Aluminum is another element that can be very detrimental to plant growth and its ability to fight disease (even in soil pH of 6.5 I have had unacceptable levels). There are documented ties to aluminum and human health concerning dementia diseases, such as Alzheimer’s. I feel aluminum is doing the same in our crops by not allowing the plant to communicate with our soil biome, thus giving it a weak immune response. Aluminum has been correlated with decreased chlorophyll content and inhibited photosynthesis. It also interferes with enzyme activities, cell division in root apices and DNA replication. The main physical symptoms of aluminum toxicity are inhibited taproot extension and lateral root development. This poor root structure makes the plant susceptible to drought stress and reduced nutrient uptake, especially calcium, magnesium, and phosphorus.
The addition of calcium, magnesium, phosphorus, and silica will alleviate aluminum’s inhibition of root elongation. I have seen good results using aragonite, calcium silica and soft rock to minimize aluminum toxicity. Tissues on treated vs. untreated have shown half the aluminum. Organic acids such as citric, oxalic, malic, succinic and fulvic ameliorate Al phytotoxicity. Even some mycorrhizae help protect the plant from the phytotoxic effects of aluminum.
Other excesses we must watch for are self-inflicted sulfur and potassium over-applications. Reductionists are attempting to hammer down soil pH with substantial amounts of gypsum and sulfuric acid, which will lead to additional salt problems.
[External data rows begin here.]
--- src/hw/sfs_link_if.sv ---
`timescale 1ns/1ps
`default_nettype none
interface sfs_link_if;
   logic ncs;
   logic sck;
   logic sdi;
   logic sdo;
   logic sdo_oe;
   modport dev
   (
      input  ncs,
      input  sck,
      input  sdi,
      output sdo,
      output sdo_oe
   );
   modport host
   (
      output ncs,
      output sck,
      output sdi,
      input  sdo,
      input  sdo_oe
   );
endinterface
`default_nettype wire

--- src/hw/sfs_fifo.sv ---
`timescale 1ns/1ps
`default_nettype none
module sfs_fifo
   import sfs_pkg::*;
#(
   parameter int WIDTH = PAYLOAD_W,
   parameter int DEPTH = FIFO_DEPTH
)
(
   input  wire logic             clk_sys,
   input  wire logic             rst_n,
   input  wire logic             in_valid,
   output logic                  in_ready,
   input  wire logic [WIDTH-1:0] in_data,
   output logic                  out_valid,
   input  wire logic             out_ready,
   output logic      [WIDTH-1:0] out_data
);
   localparam int AW = $clog2(DEPTH);
   logic [WIDTH-1:0] mem [DEPTH];
   logic [AW-1:0]    wptr;
   logic [AW-1:0]    rptr;
   logic [AW:0]      cnt;
   logic [AW-1:0]    next_wptr;
   logic [AW-1:0]    next_rptr;
   logic [AW:0]      next_cnt;
   logic             push;
   logic             pop;

   always_comb
   begin
      in_ready  = (cnt != (AW+1)'(DEPTH));
      out_valid = (cnt != '0);
      out_data  = mem[rptr];
      push      = in_valid & in_ready;
      pop       = out_valid & out_ready;
      next_wptr = push ? AW'(wptr + 1'b1) : wptr;
      next_rptr = pop ? AW'(rptr + 1'b1) : rptr;
      next_cnt  = cnt;
      if (push & ~pop)
      begin
         next_cnt = (AW+1)'(cnt + 1'b1);
      end
      else if (pop & ~push)
      begin
         next_cnt = (AW+1)'(cnt - 1'b1);
      end
   end

   always_ff @(posedge clk_sys or negedge rst_n)
   begin
      if (!rst_n)
      begin
         wptr <= '0;
         rptr <= '0;
         cnt  <= '0;
      end
      else
      begin
         wptr <= next_wptr;
         rptr <= next_rptr;
         cnt  <= next_cnt;
      end
   end

   // Storage needs no reset; empty flag guards stale words
   always_ff @(posedge clk_sys)
   begin
      if (push)
      begin
         mem[wptr] <= in_data;
      end
   end
endmodule
`default_nettype wire

--- src/hw/sfs_dev.sv ---
`timescale 1ns/1ps
`default_nettype none
module sfs_dev
   import sfs_pkg::*;
#(
   parameter int CC_LIMIT      = CC_CYC,
   parameter int CC_INIT_LIMIT = CC_INIT_CYC
)
(
   input  wire logic                  clk_sys,
   input  wire logic                  rst_n,
   sfs_link_if.dev                    link,
   input  wire logic                  disable_pin_active_high,
   input  wire logic                  disable_pin_active_low,
   output logic                       rx_valid,
   input  wire logic                  rx_ready,
   output logic      [PAYLOAD_W-1:0]  rx_data,
   output logic      [3:0]            rx_cmd,
   input  wire logic [DATA_W-1:0]     rsp_data,
   output logic                       cc_fault
);
   typedef enum logic [3:0]
   {
      CC_BOOT = 4'h1,
      CC_WAIT = 4'h2,
      CC_INIT = 4'h4,
      CC_RUN  = 4'h8
   } sfs_cc_t;

   // Select filter and edge detection
   logic       ncs_f;
   logic       ncs_fq;
   logic       sck_q;
   logic [1:0] dg_cnt;
   logic       next_ncs_f;
   logic [1:0] next_dg_cnt;
   logic       sel_fall;
   logic       sel_rise;
   logic       sck_rise;
   logic       sck_fall;

   always_comb
   begin
      next_ncs_f  = ncs_f;
      next_dg_cnt = '0;
      if (link.ncs != ncs_f)
      begin
         next_dg_cnt = 2'(dg_cnt + 1'b1);
         if (dg_cnt == DGL_CYC)
         begin
            next_ncs_f  = link.ncs;
            next_dg_cnt = '0;
         end
      end
      sel_fall = ncs_fq & ~ncs_f;
      sel_rise = ncs_f & ~ncs_fq;
      // Sampling at 40 MHz leaves four samples per half period at 5 MHz
      sck_rise = ~ncs_f & link.sck & ~sck_q;
      sck_fall = ~ncs_f & ~link.sck & sck_q;
   end

   // Reset forces idle select, so link activity is ignored meanwhile
   always_ff @(posedge clk_sys or negedge rst_n)
   begin
      if (!rst_n)
      begin
         ncs_f  <= 1'b1;
         ncs_fq <= 1'b1;
         sck_q  <= 1'b0;
         dg_cnt <= '0;
      end
      else
      begin
         ncs_f  <= next_ncs_f;
         ncs_fq <= ncs_f;
         sck_q  <= link.sck;
         dg_cnt <= next_dg_cnt;
      end
   end

   // Frame shifter and reply
   logic [FRAME_BITS-1:0] sr;
   logic [FRAME_BITS-1:0] reply;
   logic [CNT_W-1:0]      bit_cnt;
   logic                  any_clk;
   logic                  sdo_q;
   logic                  oe_q;
   logic                  build;
   logic [3:0]            cmd_q;
   logic                  rw_q;
   logic                  flt_q;
   logic                  next_flt;
   logic [FRAME_BITS-1:0] next_sr;
   logic [FRAME_BITS-1:0] next_reply;
   logic [CNT_W-1:0]      next_bit_cnt;
   logic                  next_any_clk;
   logic                  next_sdo;
   logic                  next_oe;
   logic                  next_build;
   logic [3:0]            next_cmd;
   logic                  next_rw;
   logic                  frame_good;
   logic                  push;
   logic                  push_ready;
   logic                  valid_comm;
   logic [PAYLOAD_W-1:0]  body;

   always_comb
   begin
      next_sr      = sr;
      next_reply   = reply;
      next_bit_cnt = bit_cnt;
      next_any_clk = any_clk;
      next_sdo     = sdo_q;
      next_oe      = oe_q;
      next_build   = 1'b0;
      next_cmd     = cmd_q;
      next_rw      = rw_q;
      next_flt     = flt_q;
      push         = 1'b0;
      valid_comm   = 1'b0;
      body         = '0;
      frame_good   = (bit_cnt == '0)
                     & sfs_frame_ok(sr)
                     & (sr[CMD_MSB:CMD_LSB] <= LAST_CMD)
                     & push_ready;
      if (sel_fall)
      begin
         next_sr      = reply;
         next_sdo     = reply[FRAME_BITS-1];
         next_oe      = 1'b1;
         next_bit_cnt = '0;
         next_any_clk = 1'b0;
      end
      else if (sel_rise)
      begin
         next_oe = 1'b0;
         if (any_clk)
         begin
            next_reply = ZERO_FRAME;
            if (frame_good)
            begin
               push       = 1'b1;
               valid_comm = 1'b1;
               next_build = 1'b1;
               next_cmd   = sr[CMD_MSB:CMD_LSB];
               next_rw    = sr[RW_BIT];
               // The access clears the fault, so keep its state for the reply
               next_flt   = cc_fault;
            end
         end
      end
      else
      begin
         if (sck_rise)
         begin
            next_sdo = sr[FRAME_BITS-1];
         end
         if (sck_fall)
         begin
            // Received bits enter behind the reply so a chain passes frames on
            next_sr      = {sr[FRAME_BITS-2:0], link.sdi};
            next_bit_cnt = CNT_W'(bit_cnt + 1'b1);
            next_any_clk = 1'b1;
         end
      end
      if (build)
      begin
         // Payload arrives one cycle after the command is shown; the gap covers it
         body = {cmd_q, rw_q, rsp_data[DATA_W-1:1], flt_q};
         next_reply = {body, sfs_par_bit(body)};
      end
   end

   always_ff @(posedge clk_sys or negedge rst_n)
   begin
      if (!rst_n)
      begin
         sr      <= ZERO_FRAME;
         reply   <= ZERO_FRAME;
         bit_cnt <= '0;
         any_clk <= 1'b0;
         sdo_q   <= 1'b0;
         oe_q    <= 1'b0;
         build   <= 1'b0;
         cmd_q   <= '0;
         rw_q    <= RW_READ_ONLY;
         flt_q   <= 1'b0;
      end
      else
      begin
         sr      <= next_sr;
         reply   <= next_reply;
         bit_cnt <= next_bit_cnt;
         any_clk <= next_any_clk;
         sdo_q   <= next_sdo;
         oe_q    <= next_oe;
         build   <= next_build;
         cmd_q   <= next_cmd;
         rw_q    <= next_rw;
         flt_q   <= next_flt;
      end
   end

   assign link.sdo    = sdo_q;
   assign link.sdo_oe = oe_q;
   assign rx_cmd      = cmd_q;

   // A full queue refuses the frame: it is answered with zeros instead
   sfs_fifo #(
      .WIDTH (PAYLOAD_W),
      .DEPTH (FIFO_DEPTH)
   ) u_fifo (
      .clk_sys   (clk_sys),
      .rst_n     (rst_n),
      .in_valid  (push),
      .in_ready  (push_ready),
      .in_data   (sr[FRAME_BITS-1:1]),
      .out_valid (rx_valid),
      .out_ready (rx_ready),
      .out_data  (rx_data)
   );

   // Communication check
   sfs_cc_t         cc_st;
   sfs_cc_t         next_cc_st;
   logic [CC_W-1:0] cc_cnt;
   logic [CC_W-1:0] next_cc_cnt;
   logic [CC_W-1:0] cc_lim;
   logic            next_fault;
   logic            released;

   always_comb
   begin
      released    = ~disable_pin_active_high & disable_pin_active_low;
      next_cc_st  = cc_st;
      next_cc_cnt = cc_cnt;
      next_fault  = cc_fault;
      cc_lim      = (cc_st == CC_INIT) ? CC_W'(CC_INIT_LIMIT - 1) : CC_W'(CC_LIMIT - 1);
      case (cc_st)
         CC_BOOT:
         begin
            next_cc_cnt = '0;
            next_cc_st  = released ? CC_INIT : CC_WAIT;
         end
         CC_WAIT:
         begin
            next_cc_cnt = '0;
            if (released)
            begin
               next_cc_st = CC_RUN;
            end
         end
         CC_INIT, CC_RUN:
         begin
            if (!released)
            begin
               next_cc_st  = CC_WAIT;
               next_cc_cnt = '0;
            end
            else if (valid_comm)
            begin
               next_cc_st  = CC_RUN;
               next_cc_cnt = '0;
               next_fault  = 1'b0;
            end
            else if (cc_cnt == cc_lim)
            begin
               next_cc_st  = CC_RUN;
               next_cc_cnt = '0;
               next_fault  = 1'b1;
            end
            else
            begin
               next_cc_cnt = CC_W'(cc_cnt + 1'b1);
            end
         end
         default:
         begin
            next_cc_st  = CC_BOOT;
            next_cc_cnt = '0;
         end
      endcase
   end

   always_ff @(posedge clk_sys or negedge rst_n)
   begin
      if (!rst_n)
      begin
         cc_st    <= CC_BOOT;
         cc_cnt   <= '0;
         cc_fault <= 1'b0;
      end
      else
      begin
         cc_st    <= next_cc_st;
         cc_cnt   <= next_cc_cnt;
         cc_fault <= next_fault;
      end
   end
endmodule
`default_nettype wire

--- src/flat_wrapper.sv ---
// flat-port wrapper written by rule: the top's interface ports become plain ports
module sfs_dev_flat import sfs_pkg::*;
#(
   parameter int CC_LIMIT      = CC_CYC,
   parameter int CC_INIT_LIMIT = CC_INIT_CYC
)
  (clk_sys, rst_n, disable_pin_active_high, disable_pin_active_low, rx_valid, rx_ready, rx_data, rx_cmd, rsp_data, cc_fault, link_ncs, link_sck, link_sdi, link_sdo, link_sdo_oe);
  sfs_link_if link_i ();
  input  wire logic clk_sys;
  input  wire logic rst_n;
  input  wire logic disable_pin_active_high;
  input  wire logic disable_pin_active_low;
  output logic rx_valid;
  input  wire logic rx_ready;
  output logic      [PAYLOAD_W-1:0] rx_data;
  output logic      [3:0] rx_cmd;
  input  wire logic [DATA_W-1:0] rsp_data;
  output logic cc_fault;
  input wire logic [$bits(link_i.ncs)-1:0] link_ncs;
  input wire logic [$bits(link_i.sck)-1:0] link_sck;
  input wire logic [$bits(link_i.sdi)-1:0] link_sdi;
  output wire logic [$bits(link_i.sdo)-1:0] link_sdo;
  output wire logic [$bits(link_i.sdo_oe)-1:0] link_sdo_oe;
  assign link_i.ncs = link_ncs;
  assign link_i.sck = link_sck;
  assign link_i.sdi = link_sdi;
  assign link_sdo = link_i.sdo;
  assign link_sdo_oe = link_i.sdo_oe;
  sfs_dev #(.CC_LIMIT(CC_LIMIT), .CC_INIT_LIMIT(CC_INIT_LIMIT)) u_core (.clk_sys(clk_sys), .rst_n(rst_n), .link(link_i), .disable_pin_active_high(disable_pin_active_high), .disable_pin_active_low(disable_pin_active_low), .rx_valid(rx_valid), .rx_ready(rx_ready), .rx_data(rx_data), .rx_cmd(rx_cmd), .rsp_data(rsp_data), .cc_fault(cc_fault));
endmodule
Over-application of manure has created high potassium and sodic conditions.
Over-application of copper (especially in organic systems) is a frequent problem I find. The zinc-to-copper ratio needs to be 2:1, and it’s often backward where the over-application of copper has occurred. Another problem with high copper is the antagonism of bacterial endophytes. James White talks about this in his rhizophagy cycle research.
So, when we see a crop respond to an application, let’s proceed with caution and not fall into the more-on approach. Make sure you know the analysis of the product you are applying and pay attention to ratios to prevent subtraction through addition. When proper ratios occur, we will find it’s so much easier for the crop to get the nutrition it needs. It is surprising to see that you can increase the levels of phosphorus when you lower chloride or sulfur excess — potassium when you lower sodium — calcium when you lower magnesium, potassium, or sodium — nitrogen when you lower magnesium — and so on.
Dr. William Albrecht and Dr. Carey Reams created guidelines for proper ratios; though they may differ slightly, they are surprisingly similar. Again, I will refer to the Ideal Soil v2.0 handbook as a good place to start.
So, as Yogi Bera might say … when you come to a fork in your agronomic road and have to decide between balancing soil ratios or putting more on — take it.
Jim Pingrey is an agronomic consultant in northern California’s Sacramento Valley.